Los otros dos estaban de acuerdo con Martínez. No convenía crearse enemigos entre los campesinos de los pueblos que iban a quedar bajo las aguas. Un día u otro se los convencería para que trabajasen en la central. No tendrían más remedio que aceptar cuando sus tierras estuvieran sumergidas. Sí, indudablemente convenía dar tiempo a que los campesinos recogieran sus cosechas. No sería tiempo perdido tampoco, puesto que, en realidad, nada se adelantaría con tener la presa llena sin que el montaje eléctrico estuviera acabado.
—¿Qué pasa con la música? —preguntó Andrés.
Le hicieron gestos señalándole a los jefes. Andrés se levantó y fue hacia ellos.
—Pero, bueno —dijo, en tono alegre—, ¿por qué no se puede oír música cuando están ustedes?
Andrés era observado por sus compañeros de mesa con una mezcla de admiración y miedo.
Una sonrisa idéntica fue iniciada por los tres.
—¿De qué se habla? —Andrés se estaba subiendo a un taburete.
—Esa juventud. —Miró a Andrés, sonriente, el administrador.
Martínez le explicó su conversación sobre la cosecha de los campesinos y la fecha mejor para llenar el embalse. Andrés se puso serio de pronto.
—Sí, hay que respetar su trabajo de un año. —Miró a través de la cristalera hacia la presa y detuvo su mirada en el llano donde comían los obreros sentados en el suelo—. Hay que respetarlos. A veces me parece injusto lo que estamos haciendo. Ustedes no estuvieron en la feria de Aldeaseca, como yo, y no vieron lo que yo vi.
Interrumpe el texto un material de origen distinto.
This is an optimization exercise on Yosys and OpenROAD, whose aim is small area, a short achievable clock period and few clock cycles, not a production implementation.

## press_aes
module press_aes (
    input  wire         clk,
    input  wire         rst,         
    input  wire         key_valid,
    output wire         key_ready,
    input  wire [1:0]   key_len,     
    input  wire [255:0] key,
    input  wire         in_valid,
    output wire         in_ready,
    input  wire         in_dec,      
    input  wire [127:0] in_data,
    output wire         out_valid,
    input  wire         out_ready,
    output wire [127:0] out_data
);
Size: about 1600 flip-flops, roughly 130000 µm² of cells after synthesis.
Settings: LEC_CHECK=0, ABC_CLOCK_PERIOD_IN_PS=3500, CAP_MARGIN=20, CORE_MARGIN=2, CORE_UTILIZATION=45, PLACE_DENSITY=0.6, SETUP_SLACK_MARGIN=5, SLEW_MARGIN=20; clock period 12.0 ns.
standard.sh (not shown) runs the stock make flow with config.mk's settings and CLKGATE_MAP_FILE= SYNTH_SCRIPT=/design/flow/synth_recipe.tcl, a recipe that flattens the netlist after the stock synthesis.
==> flow/flow/run.sh <==
#!/bin/bash
set -euo pipefail
bash standard.sh SETUP_SLACK_MARGIN=7 finish > flow.log 2>&1
Rerun with:
==> flow/flow/run.sh (replaced) <==
#!/bin/bash
set -euo pipefail
bash standard.sh SETUP_SLACK_MARGIN=8 finish > flow.log 2>&1
What happened: First-iteration DRC count climbs by 4.0%; wire length climbs by about 8%; cell count climbs by 2.8%; fmax climbs by about 14%; count of clock-buffer cells in the layout drops by 5; synthesized cell count stays the same; hold slack improves by 0.015 ns; clock skew climbs by 0.041 ns; design area climbs by 7.3%; via count climbs by about 4.5%.
Function was not checked in any run of this note: the RTL went through the layout flow alone.

* * *

Setup of job 1390:
press_aes, a different RTL version from the one above (not shown whole).
Size in the first run: ~1600 flip-flops, about 520 I/O pins.
==> flow/config.mk <==
export PLATFORM = sky130hd
export DESIGN_NAME = press_aes
export DESIGN_NICKNAME = press_aes
export VERILOG_FILES = /design/flow/design.v
export SDC_FILE = /design/flow/constraint.sdc
export NUM_CORES = 8
export LEC_CHECK = 0
export ABC_CLOCK_PERIOD_IN_PS = 3500
export CAP_MARGIN = 20
export CORE_MARGIN = 2
export CORE_UTILIZATION = 45
export PLACE_DENSITY = 0.6
export SETUP_SLACK_MARGIN = 5
export SLEW_MARGIN = 20
==> flow/constraint.sdc <==
create_clock -name core_clock -period 12.0 [get_ports {clk}]
set_input_delay 2.4000 -clock core_clock [delete_from_list [all_inputs] [get_ports {clk}]]
set_output_delay 2.4000 -clock core_clock [all_outputs]
set_load 0.01 [all_outputs]
==> flow/flow/run.sh <==
#!/bin/bash
set -euo pipefail
bash standard.sh SETUP_SLACK_MARGIN=8 RECOVER_POWER=100 finish > flow.log 2>&1
Completing all stages was not enough for job 1390: its layout failed the final checks because of max-capacitance violations, max-slew violations.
—Pero yo ya estuve hace varios años, con usted precisamente —dijo Martínez—, y aún no he podido olvidar lo que vi. ¿Va usted a considerar más importante la cosecha de tres pueblos miserables que la construcción de una central eléctrica que producirá más de tres millones de kilovatios-hora al año?
—No, no, desde luego. Pero se deberían tener resueltos también sus problemas.
—Bah.
—No sé, pero…
—Usted es un romántico. —Cuando Martínez decía «romántico» quería decir atrasado.
Andrés seguía mirando a través de la cristalera. Bajó de su taburete el administrador.
—Creo que ya es hora de comer —dijo.
—Sí —dijo Martínez.
—Déjese usted de tonterías, Andrés —dijo el otro ingeniero—. Nosotros estamos trabajando por el progreso. Esas pobres gentes son gentes atrasadas a las que no se puede tener en cuenta.
Salieron los jefes y, detrás, empezaron a desfilar los altos empleados.
El mozo del mostrador empezó a limpiar las mesas.